Des identifications peptidiques ont été trouvées à partir d’échantillons enrichis à l’aide de la méthode de la chromatographie d’affinité métallique immobilisée en titane à double fonction sur chaque fraction d’élution. La majorité des glycopeptides éluent dans les quatre premières fractions, tandis que la majorité des phosphopeptides éluent dans les trois dernières fractions, réduisant ainsi les interférences potentielles dans l’ionisation. Les résultats glycoprotéomiques de la méthode du double titane ont été comparés à un enrichissement Ehrlich-glycopeptide uniquement, démontrant que les proportions de chaque type de glycane après avoir été regroupées en six catégories en fonction de leurs compositions, sont similaires entre les deux méthodes.

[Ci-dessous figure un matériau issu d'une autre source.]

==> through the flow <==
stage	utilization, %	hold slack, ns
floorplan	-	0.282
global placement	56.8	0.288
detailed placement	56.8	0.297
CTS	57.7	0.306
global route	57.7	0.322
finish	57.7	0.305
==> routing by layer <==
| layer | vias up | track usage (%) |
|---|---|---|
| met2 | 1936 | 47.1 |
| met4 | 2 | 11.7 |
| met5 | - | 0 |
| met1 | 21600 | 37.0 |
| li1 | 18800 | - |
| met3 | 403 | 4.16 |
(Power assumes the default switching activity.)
<file path="src/rtl/pio_fifo_host.sv">
// Host-side endpoint for the PIO state machine's TX/RX FIFO pair: valid/ready write and read
// channels, RX flush sequencing and sticky stall flags. Optional counters: PIO_FIFO_HOST_STATS_EN.
module pio_fifo_host #(
  parameter int WIDTH   = 32,
  parameter int DEPTH   = 4,
  parameter int COUNT_W = 3
) (
  input  logic               clk,
  input  logic               rst,
  input  logic               wr_valid,
  output logic               wr_ready,
  input  logic [WIDTH-1:0]   wr_data,
  output logic               rd_valid,
  input  logic               rd_ready,
  output logic [WIDTH-1:0]   rd_data,
  input  logic               flush,
  input  logic               clr_flags,
  output logic               tx_push_en,
  output logic [WIDTH-1:0]   tx_data,
  input  logic [COUNT_W-1:0] tx_count,
  output logic               rx_pop_en,
  input  logic [WIDTH-1:0]   rx_data,
  input  logic [COUNT_W-1:0] rx_count,
  output logic               flushing,
  output logic               tx_stall,
  output logic               rx_stall
`ifdef PIO_FIFO_HOST_STATS_EN
  ,
  output logic [15:0]        tx_words,
  output logic [15:0]        rx_words
`endif
);

  localparam logic [COUNT_W-1:0] DEPTH_C = COUNT_W'(DEPTH);

  typedef enum logic {IDLE, FLUSH} state_t;

  state_t           state_reg, state_next;
  logic [WIDTH-1:0] wbuf_reg;
  logic             wbuf_v_reg;
  logic             rx_nonempty;
  logic             wr_accept;

  assign rx_nonempty = (rx_count != '0);

  // Write side: a single holding register in front of the TX push port.
  assign tx_push_en = wbuf_v_reg && (tx_count < DEPTH_C);
  assign tx_data    = wbuf_reg;
  assign wr_ready   = !rst && (!wbuf_v_reg || tx_push_en);
  assign wr_accept  = wr_valid && wr_ready;

  always_ff @(posedge clk or posedge rst) begin
    if (rst) begin
      wbuf_reg   <= '0;
      wbuf_v_reg <= 1'b0;
    end else if (wr_accept) begin
      wbuf_reg   <= wr_data;
      wbuf_v_reg <= 1'b1;
    end else if (tx_push_en) begin
      wbuf_v_reg <= 1'b0;
    end
  end

  always_comb begin
    state_next = state_reg;
    rx_pop_en  = 1'b0;
    flushing   = 1'b0;
    case (state_reg)
      IDLE: begin
        rx_pop_en = rx_nonempty && (!rd_valid || rd_ready);
        if (flush) state_next = FLUSH;
      end
      FLUSH: begin
        rx_pop_en = rx_nonempty;
        flushing  = 1'b1;
        if (!rx_nonempty) state_next = IDLE;
      end
      default: state_next = IDLE;
    endcase
  end

  always_ff @(posedge clk or posedge rst) begin
    if (rst) state_reg <= IDLE;
    else     state_reg <= state_next;
  end

  // Output register; a flush request overrides any pop or drain decided in the same cycle.
  always_ff @(posedge clk or posedge rst) begin
    if (rst) begin
      rd_valid <= 1'b0;
      rd_data  <= '0;
    end else if (state_reg == FLUSH || flush) begin
      rd_valid <= 1'b0;
    end else if (rx_pop_en) begin
      rd_valid <= 1'b1;
      rd_data  <= rx_data;
    end else if (rd_valid && rd_ready) begin
      rd_valid <= 1'b0;
    end
  end

  always_ff @(posedge clk or posedge rst) begin
    if (rst) begin
      tx_stall <= 1'b0;
      rx_stall <= 1'b0;
    end else begin
      if (wr_valid && !wr_ready) tx_stall <= 1'b1;
      else if (clr_flags)        tx_stall <= 1'b0;
      if (rx_count == DEPTH_C)   rx_stall <= 1'b1;
      else if (clr_flags)        rx_stall <= 1'b0;
    end
  end

`ifdef PIO_FIFO_HOST_STATS_EN
  always_ff @(posedge clk or posedge rst) begin
    if (rst) begin
      tx_words <= '0;
      rx_words <= '0;
    end else if (clr_flags) begin
      tx_words <= '0;
      rx_words <= '0;
    end else begin
      if (tx_push_en && tx_words != 16'hFFFF)           tx_words <= tx_words + 16'd1;
      if (rd_valid && rd_ready && rx_words != 16'hFFFF) rx_words <= rx_words + 16'd1;
    end
  end
`endif

endmodule
</file>
<file path="src/rtl/switch_conditioner_pkg.sv">
// switch_pkg
//   Shared types and constants for the slide-switch conditioning path.
//   deb_state_t             : per-channel debouncer state encoding
//   DEFAULT_DEBOUNCE_CYCLES : 20 ms worth of samples at a 50 MHz clock
package switch_pkg;

  typedef enum logic [1:0] {
    LOW     = 2'd0,
    TO_HIGH = 2'd1,
    HIGH    = 2'd2,
    TO_LOW  = 2'd3
  } deb_state_t;

  localparam int DEFAULT_DEBOUNCE_CYCLES = 1_000_000;

endpackage : switch_pkg

</file>
<file path="src/rtl/switch_conditioner_debounce.sv">
// debounce_channel
//   One switch channel: two-flop synchronizer, consecutive-sample counter,
//   debounce FSM and registered rise/fall pulse outputs.
//
//   state   | meaning
//   --------+--------------------------------------------------------------
//   LOW     | debounced level is 0, synchronized input agrees
//   TO_HIGH | input reads 1, counting consecutive 1 samples toward a rise
//   HIGH    | debounced level is 1, synchronized input agrees
//   TO_LOW  | input reads 0, counting consecutive 0 samples toward a fall
//
// Ports
//   clock    : system clock
//   reset    : synchronous, active-high
//   sw_raw   : asynchronous raw switch pin
//   sw_level : debounced level (registered)
//   sw_rise  : one-cycle pulse, coincident with the first cycle of level=1
//   sw_fall  : one-cycle pulse, coincident with the first cycle of level=0
module debounce_channel
  import switch_pkg::*;
#(
  parameter int DEBOUNCE_CYCLES = DEFAULT_DEBOUNCE_CYCLES
) (
  input  logic clock,
  input  logic reset,
  input  logic sw_raw,
  output logic sw_level,
  output logic sw_rise,
  output logic sw_fall
);

  localparam int CW = $clog2(DEBOUNCE_CYCLES);
  localparam logic [CW-1:0] CNT_ONE  = CW'(1);
  localparam logic [CW-1:0] CNT_LAST = CW'(DEBOUNCE_CYCLES - 1);

  logic          s1;
  logic          s2;
  deb_state_t    state;
  deb_state_t    state_nxt;
  logic [CW-1:0] cnt;
  logic [CW-1:0] cnt_nxt;
  logic          level_nxt;
  logic          rise_nxt;
  logic          fall_nxt;

  // Synchronizer: only s2 is allowed to reach the debounce logic.
  always_ff @(posedge clock) begin
    if (reset) begin
      s1 <= 1'b0;
      s2 <= 1'b0;
    end else begin
      s1 <= sw_raw;
      s2 <= s1;
    end
  end

  // The entering sample already counts as 1, so the terminal compare is
  // DEBOUNCE_CYCLES-1; cnt therefore never wraps.
  always_comb begin
    state_nxt = state;
    cnt_nxt   = cnt;
    level_nxt = sw_level;
    rise_nxt  = 1'b0;
    fall_nxt  = 1'b0;
    case (state)
      LOW: begin
        cnt_nxt   = '0;
        level_nxt = 1'b0;
        if (s2) begin
          state_nxt = TO_HIGH;
          cnt_nxt   = CNT_ONE;
        end
      end
      TO_HIGH: begin
        if (!s2) begin
          state_nxt = LOW;
          cnt_nxt   = '0;
        end else if (cnt == CNT_LAST) begin
          state_nxt = HIGH;
          level_nxt = 1'b1;
          rise_nxt  = 1'b1;
          cnt_nxt   = '0;
        end else begin
          cnt_nxt = cnt + CNT_ONE;
        end
      end
      HIGH: begin
        cnt_nxt   = '0;
        level_nxt = 1'b1;
        if (!s2) begin
          state_nxt = TO_LOW;
          cnt_nxt   = CNT_ONE;
        end
      end
      TO_LOW: begin
        if (s2) begin
          state_nxt = HIGH;
          cnt_nxt   = '0;
        end else if (cnt == CNT_LAST) begin
          state_nxt = LOW;
          level_nxt = 1'b0;
          fall_nxt  = 1'b1;
          cnt_nxt   = '0;
        end else begin
          cnt_nxt = cnt + CNT_ONE;
        end
      end
      default: begin
        state_nxt = LOW;
        cnt_nxt   = '0;
        level_nxt = 1'b0;
      end
    endcase
  end

  always_ff @(posedge clock) begin
    if (reset) begin
      state    <= LOW;
      cnt      <= '0;
      sw_level <= 1'b0;
      sw_rise  <= 1'b0;
      sw_fall  <= 1'b0;
    end else begin
      state    <= state_nxt;
      cnt      <= cnt_nxt;
      sw_level <= level_nxt;
      sw_rise  <= rise_nxt;
      sw_fall  <= fall_nxt;
    end
  end

endmodule : debounce_channel

</file>
<file path="src/rtl/switch_conditioner.sv">
// switch_conditioner
//   Conditions N_SW slide switches for the downstream control FSMs.
//   Channels are fully independent copies of debounce_channel.
//
// Ports
//   clock    : system clock (CLOCK_50)
//   reset    : synchronous, active-high
//   sw_raw   : raw asynchronous switch pins
//   sw_level : debounced levels
//   sw_rise  : per-channel one-cycle pulse on debounced 0->1
//   sw_fall  : per-channel one-cycle pulse on debounced 1->0
module switch_conditioner
  import switch_pkg::*;
#(
  parameter int N_SW            = 8,
  parameter int DEBOUNCE_CYCLES = DEFAULT_DEBOUNCE_CYCLES
) (
  input  logic            clock,
  input  logic            reset,
  input  logic [N_SW-1:0] sw_raw,
  output logic [N_SW-1:0] sw_level,
  output logic [N_SW-1:0] sw_rise,
  output logic [N_SW-1:0] sw_fall
);

  for (genvar i = 0; i < N_SW; i++) begin : g_ch
    debounce_channel #(
      .DEBOUNCE_CYCLES(DEBOUNCE_CYCLES)
    ) u_ch (
      .clock   (clock),
      .reset   (reset),
      .sw_raw  (sw_raw[i]),
      .sw_level(sw_level[i]),
      .sw_rise (sw_rise[i]),
      .sw_fall (sw_fall[i])
    );
  end

endmodule : switch_conditioner

</file>
<file path="config.mk">
export PLATFORM = sky130hd
export DESIGN_NAME = switch_conditioner
export DESIGN_NICKNAME = d
export VERILOG_FILES = /design/src/rtl/switch_conditioner_pkg.sv /design/src/rtl/switch_conditioner_debounce.sv /design/src/rtl/switch_conditioner.sv
export SDC_FILE = /design/constraint.sdc
export NUM_CORES = 1
export LEC_CHECK = 0
export CAP_MARGIN = 5
export CELL_PAD_IN_SITES_DETAIL_PLACEMENT = 2
export CELL_PAD_IN_SITES_GLOBAL_PLACEMENT = 2
export CORE_ASPECT_RATIO = 1.2
export CORE_MARGIN = 5
export CORE_UTILIZATION = 43
export CTS_BUF_LIST = sky130_fd_sc_hd__clkbuf_4
export DETAILED_ROUTE_END_ITERATION = 8
export GPL_ROUTABILITY_DRIVEN = 1
export PLACE_DENSITY = 0.95
export SLEW_MARGIN = 10
export SYNTH_ARGS = -nofsm -noshare
export SYNTH_HDL_FRONTEND = slang
export SYNTH_SLANG_ARGS = --single-unit
</file>
<file path="constraint.sdc">
create_clock -name clock -period 4.49 [get_ports clock]
set_input_delay 0.6735 -clock clock [delete_from_list [all_inputs] [get_ports clock]]
set_output_delay 0.6735 -clock clock [all_outputs]
set_load 0.02 [all_outputs]
</file>
[config.mk]
export PLATFORM = sky130hd
export DESIGN_NAME = m_useq
export DESIGN_NICKNAME = d
export VERILOG_FILES = /design/src/rtl/m_useq.sv
export SDC_FILE = /design/constraint.sdc
export NUM_CORES = 1
export LEC_CHECK = 0
export CAP_MARGIN = 20
export CORE_UTILIZATION = 49
export DETAILED_ROUTE_END_ITERATION = 16
export HOLD_SLACK_MARGIN = 0.12
export PLACE_DENSITY = 0.84
export SETUP_SLACK_MARGIN = 0.2
export SYNTH_ARGS = -nofsm -noshare
export SYNTH_HDL_FRONTEND = slang
export SYNTH_SLANG_ARGS = --single-unit
export TNS_END_PERCENT = 50
[constraint.sdc]
create_clock -name clk -period 3 [get_ports clk]
set_clock_uncertainty 0.1 [all_clocks]
set_input_delay 0.75 -clock clk [delete_from_list [all_inputs] [get_ports clk]]
set_output_delay 0.75 -clock clk [all_outputs]
set_load 0.01 [all_outputs]
[src/rtl/m_useq.sv]
// Microcode sequencer: picks the next microcode address from dispatch,
// repeat-loop, conditional branch or the microword's next-address field.
module m_useq #(
  parameter logic [7:0] IRQ_VEC = 8'hF0,
  parameter logic [7:0] ILL_VEC = 8'hF8
) (
  input  logic       clk,
  input  logic       rst_n,
  input  logic       progress_ucode,
  input  logic [7:0] ucode_next,
  input  logic       ctl_dispatch,
  input  logic       ctl_branch,
  input  logic       cond,
  input  logic       ctl_loop,
  input  logic [4:0] cnt_init,
  input  logic [6:0] instr_op,
  input  logic       irq_pending,
  output logic [7:0] minx,
  output logic       loop_active,
  output logic       irq_ack,
  output logic       trap_illegal
);

  localparam logic [0:0] ST_RUN  = 1'b0;
  localparam logic [0:0] ST_LOOP = 1'b1;

  logic [0:0] state_q, state_d;
  logic [7:0] minx_q, minx_d;
  logic [4:0] cnt_q, cnt_d;
  logic       irq_ack_q, irq_ack_d;
  logic       trap_q, trap_d;

  // Only 32-bit base opcodes with a microcode routine are dispatchable.
  function automatic logic op_legal(input logic [6:0] op);
    logic ok;
    if (op[1:0] != 2'b11) begin
      ok = 1'b0;
    end else begin
      case (op[6:2])
        5'b00000, 5'b00011, 5'b00100, 5'b00101,
        5'b01000, 5'b01100, 5'b01101, 5'b11000,
        5'b11001, 5'b11011, 5'b11100: ok = 1'b1;
        default:                      ok = 1'b0;
      endcase
    end
    return ok;
  endfunction

  // Next-state and next-address selection.
  always_comb begin
    state_d   = state_q;
    minx_d    = minx_q;
    cnt_d     = cnt_q;
    irq_ack_d = 1'b0;
    trap_d    = 1'b0;
    if (progress_ucode) begin
      case (state_q)
        ST_RUN: begin
          if (ctl_dispatch) begin
            if (irq_pending) begin
              minx_d    = IRQ_VEC;
              irq_ack_d = 1'b1;
            end else if (op_legal(instr_op)) begin
              minx_d = {1'b1, instr_op[6:2], 2'b00};
            end else begin
              minx_d = ILL_VEC;
              trap_d = 1'b1;
            end
          end else if (ctl_loop) begin
            if (cnt_init == 5'd0) begin
              minx_d = ucode_next;
            end else begin
              cnt_d   = cnt_init;
              state_d = ST_LOOP;
            end
          end else if (ctl_branch) begin
            if (cond) begin
              minx_d = ucode_next;
            end else begin
              minx_d = minx_q + 8'd1;
            end
          end else begin
            minx_d = ucode_next;
          end
        end
        ST_LOOP: begin
          // A zero count cannot occur in LOOP; treat it as the last pass anyway.
          if (cnt_q <= 5'd1) begin
            cnt_d   = 5'd0;
            minx_d  = ucode_next;
            state_d = ST_RUN;
          end else begin
            cnt_d = cnt_q - 5'd1;
          end
        end
        default: begin
          state_d = ST_RUN;
          cnt_d   = 5'd0;
          minx_d  = 8'h00;
        end
      endcase
    end else begin
      state_d = state_q;
    end
  end

  // Sequencer state registers.
  always_ff @(posedge clk or negedge rst_n) begin
    if (!rst_n) begin
      state_q   <= ST_RUN;
      minx_q    <= 8'h00;
      cnt_q     <= 5'd0;
      irq_ack_q <= 1'b0;
      trap_q    <= 1'b0;
    end else begin
      state_q   <= state_d;
      minx_q    <= minx_d;
      cnt_q     <= cnt_d;
      irq_ack_q <= irq_ack_d;
      trap_q    <= trap_d;
    end
  end

  assign minx         = minx_q;
  assign loop_active  = (state_q == ST_LOOP);
  assign irq_ack      = irq_ack_q;
  assign trap_illegal = trap_q;

endmodule

==> reports/results.ini, run 1 <==
[outcome]
outcome=finished clean

[finish]
final_cells=209
layout.cells.most_common=clkdlybuf4s50_1
fillers=183
nets=214
layout_common_cells=clkdlybuf4s50_1, dfrtp_1, a21oi_1, nand2_1, nor2_1
register_area_um2=400.4
fin_util_pct=72.75
drive_gt1_share_pct=8.287
area_growth_pct=36.99
fin_area_um2=1640
multiInputGateArea_um2=735.7
diodes=0

[setup_path]
endpoint_kind=register
cp.arrival_ns=2.50
crit_chain=clkdlybuf4s50_1, inv_1, ha_1, nor4b_1, nor2_1, nand4b_1, o21ai_0, a22o_1
critPathTopFamily=simple AND/OR/NAND/NOR gates
startpoint_type=input pin
worstPathMaxFanout=4
slowest_delay_ns=0.50
path_buf_inv=2
cpMaxStageDelayCell=clkdlybuf4s50_1
crit_type=in -> reg
cp.required_ns=3.09

[timing]
worstMarginPinSlew_ns=0.7466
slew_viol_final=0
rsz0062_at_grt=no
timing.final.hold_violations=0
fmax_mhz=414.4
final.min_clock_period_ns=2.413
setup_tns_ns=0
maxSlewHeadroom_pct=50.07
hold_ws_ns=0.4401
finalSetupViolations=0
post-route-period-util_pct=80.43

[global_route]
grt_max_degree=18
overflow=0
grt.total_usage_pct=27.53
grt_pass1_vias=1227
grt_pass1_wl_mm=5.299
grt_antenna_before_repair=0

[floorplanning]
die-area_um2=2646
boundaryPins=39
rows=17
initial_core_util_pct=53.11
fp.coreArea_um2=2255
die_width_um=51.44
die-height_um=51.44

[yosys]
syn-instance-count=142
ys.warnings.count=0
ys_async_sr_fraction_pct=100.0
synth_cell_types=45
synth_seq_cells=16
yosys_most_used_dff=dfrtp_1
syn_avg_cell_area_um2=8.432
netlist_area_um2=1197
ys_seq_area_share_pct=33.44
synth_nets=174
synth_edf_count=0

[clock_tree]
cts.path.max_buffers=2
clock-root-buffer=clkbuf_4
clock_sinks=16
cts_resized=0
numCtsBuffers=3
ctsHoldBuffers=0
insertion_delay_ns=0.29
post_cts_buffers=0
cts_tree=done
htree_levels=1
cts.reportedPaths.clkPinSlew_ns=0.10

[route]
vias_per_cell=5.981
ant_nets=0
drc_errors=0
drt_wl_total_mm=3.171
drt_pass1_iterations=5
first_iter_violations=46
vias=1250
wl_per_cell_um=15.17

[worst_hold_path]
hold_class=reg -> reg

[place]
gp_congestion=0.9028
portBuffers=38
dp.cells=205
dpl_cell_area_um2=1604
hpwlAfterDp_mm=2.430

[power_and_ir_drop]
leakage_nw=0.6532
powerDensity_nw_per_um2=764.9
max-vdd-ir-drop_mv=0.5329

[run]
drv_cap=0

routing by layer:
| layer | track usage (%) | up-vias | part of all wire, % |
|---|---|---|---|
| li1 | - | 602 | - |
| met5 | 0 | - | 0 |
| met1 | 30.97 | 597 | 42 |
| met2 | 51.52 | 47 | 53 |
| met4 | 9.009 | 0 | 0.85 |
| met3 | 4.762 | 4 | 4.1 |
through the flow:
step           setup WS (ns)  power, mW
2_1_floorplan         0.8857     0.8454
3_3_place_gp          0.3724      1.071
3_5_place_dp          0.2836      1.103
4_1_cts               0.6033      1.253
5_1_grt               0.4246      1.351
6_report              0.5871      1.255
sequential cells by signal (all words and copies together), names as in the netlist:
register	cells
minx	8
cnt_q	5
irq_ack	1
loop_active	1
trap_illegal	1
Yosys cell counts, types with 2 or more instances:
cell	count	area share (%)
a21oi_1	14	5.9
a22oi_1	2	1.3
xor2_1	3	2.2
nor2_1	10	3.1
a31oi_1	2	1.0
inv_1	7	2.2
o21a_1	2	1.3
nand2_1	10	3.1
o2bb2ai_1	2	1.5
o21ai_0	4	1.7
nor3_1	8	3.3
nor2b_1	3	1.6
dfrtp_1	16	33
o21ai_1	9	3.8
nor3b_1	2	1.3
a2bb2oi_1	3	2.2
nand2b_1	2	1.0
ha_1	4	4.2
o22a_1	2	1.5
o22ai_1	4	2.1
o31ai_2	2	2.1
and4_1	2	1.5
clkbuf_1	4	1.3
nand3_1	4	1.7
final timing paths:
| path | startpoint | endpoint | slack, ns | depth (start not counted) |
|---|---|---|---|---|
| max | instr_op[2] | minx[2]$_DFFE_PN0P_ | 0.59 | 8 |
| min | cnt_q[4]$_DFFE_PN0P_ | cnt_q[4]$_DFFE_PN0P_ | 0.44 | 2 |
| max reg2reg | cnt_q[2]$_DFFE_PN0P_ | minx[5]$_DFFE_PN0P_ | 1.11 | 5 |
| min reg2reg | cnt_q[4]$_DFFE_PN0P_ | cnt_q[4]$_DFFE_PN0P_ | 0.44 | 2 |
| max in group asynchronous | rst_n | cnt_q[2]$_DFFE_PN0P_ | 1.55 | 1 |
| min in group asynchronous | rst_n | minx[5]$_DFFE_PN0P_ | 0.78 | 1 |
tightest hold or removal path, cell delays in order, from the launching register on:
cell     delay, ns
dfrtp_1       0.38
o21ai_1       0.07
o21ai_1       0.06
where the power goes:
group / total [mW] / internal (mW) / switching (mW) / leakage [nW]
Clock: 0.151 / 0.0740 / 0.0772 / 0.0210
Combinational: 0.683 / 0.338 / 0.344 / 0.437
Sequential: 0.421 / 0.305 / 0.116 / 0.195
Total: 1.25 / 0.718 / 0.537 / 0.653
final cells by class:
type	count	share of cell area, %
Clock buffer	4	2.212
Inverter	8	1.831
Multi-Input combinational cell	112	44.85
Sequential cell	16	24.41
Tap cell	28	2.136
Timing Repair Buffer	41	24.56
kinds of logic (layout without fill, tap and decap cells):
group	Yosys count	count (layout)	synth area share, %
AO/OA/AOI/OAI	55	55	32.39
AND/OR/NAND/NOR	49	49	21.95
flip-flops	16	16	33.44
buffers and inverters	14	53	5.119
adder cells (fa/ha/maj)	4	4	4.180
XOR/XNOR	4	4	2.926
Note: power is estimated with default switching activity, not from simulation.
==> run 2, diff against run 1 <==
CORE_UTILIZATION = 41   (was 49)
PLACE_DENSITY = 0.75   (was 0.84)
clock period = 2 ns   (was 3 ns; I/O delays follow)
==> run 2 against run 1 <==
Worst setup slack got worse by 0.40 ns; critical endpoint is now minx[0]; highest routed layer unchanged; hold slack got worse by 0.048 ns; die area up 19%; largest power group unchanged; routed wire length is 25% higher; final area up 23%; final cell count grew 15%; sequential share of layout area down 4.1 points.
==> reports/results.ini, run 2 (synthesis gave the netlist of run 1 again) <==
[route]
ant_nets=0
vias=1422
drt_pass1_iterations=4
drt_wl_total_mm=3.948
vias_per_cell=5.900
wl_per_cell_um=16.38
first_iter_violations=55
drc_errors=0

[finish]
nets=243
fillers=201
final_cells=241
layout_common_cells=buf_4, clkdlybuf4s50_1, a21oi_1, dfrtp_1, o21ai_1
largest_reg_flops=8
drive_gt1_share_pct=38.57
fin_area_um2=2009
diodes=0
fin_util_pct=72.87
layout.cells.most_common=buf_4
area_growth_pct=67.82

[worst_hold_path]
worstHoldPathCells=3
hold_class=in -> reg
hold_start=cnt_init[1]
min_to=cnt_q[1]$_DFFE_PN0P_

[timing]
final.min_clock_period_ns=1.817
post-route-period-util_pct=90.84
slew_viol_final=0
worstMarginPinSlew_ns=0.3706
fmax_mhz=550.4
hold_ws_ns=0.3918
rsz0062_at_grt=yes
timing.final.hold_violations=0
setup_tns_ns=0
fin_ws_ns=0.1831
finalSetupViolations=0
maxSlewHeadroom_pct=75.18

[clock_tree]
cts.path.max_buffers=2
numCtsBuffers=3
htree_levels=1
clock-root-buffer=clkbuf_4
ctsHoldBuffers=0
insertion_delay_ns=0.29
cts.reportedPaths.clkPinSlew_ns=0.10
clock_sinks=16
cts_tree=done

[floorplanning]
die-height_um=56.04
fp.coreArea_um2=2758
boundaryPins=39
initial_core_util_pct=43.42
rows=19
die_width_um=56.04
die-area_um2=3140

[place]
hpwlAfterDp_mm=2.567
gp_congestion=0.8240
dp.cells=221
dpl_cell_area_um2=1710
portBuffers=38
pre_cts_slack_ns=-0.4973

[setup_path]
critPathTopFamily=buffers and inverters
cpMaxStageDelayCell=clkdlybuf4s50_1
slowest_delay_ns=0.54
worstPathMaxFanout=2
crit_type=reg -> out
reg2reg_from=minx[0]$_DFFE_PN0P_
path_buf_inv=1
crit_chain=clkdlybuf4s50_1
endpoint_kind=output pin
cp.required_ns=1.40
cp.arrival_ns=1.22
r2r_cells=7
r2r_end=minx[2]$_DFFE_PN0P_
startpoint_type=register
reg2reg_setup_slack_ns=0.22
critPathLaunch=minx[0]$_DFFE_PN0P_

[global_route]
grtUsageMet3_pct=3.488
grt_max_degree=19
gr-usage-met1_pct=29.26
use_met2_pct=49.49
grt.total_usage_pct=26.36
overflow=0
grt_pass1_wl_mm=6.575
grt_antenna_before_repair=0
grt_busiest_layer=met2
grt_pass1_vias=1471

[power_and_ir_drop]
leakage_nw=0.8674
powerDensity_nw_per_um2=1121
max-vdd-ir-drop_mv=0.9833
power_mw=2.252

[run]
drv_cap=0

[outcome]
outcome=finished clean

Les résultats phosphoprotéomiques de la méthode du double titane ont été comparés à un enrichissement conventionnel par chromatographie d’affinité métallique immobilisée à phosphopeptide uniquement ou en utilisant les deux méthodes. La majorité des acides aminés phosphorylés ont été identifiés comme étant de la sérine et de la thréonine, avec environ 1% de tyrosine phosphorylée. Il est important de bien construire la pointe de rotation pour assurer une élution en douceur.
Branchez fermement le coton dans la pointe, de sorte que le matériau d’enrichissement puisse être emballé sur le coton. Nous avons utilisé la méthode IMAC en titane à double fonction pour la caractérisation simultanée de la glycosylation et de la phosphorylation dans la plupart des tissus et de la protéine de pointe du SARS-CoV-2.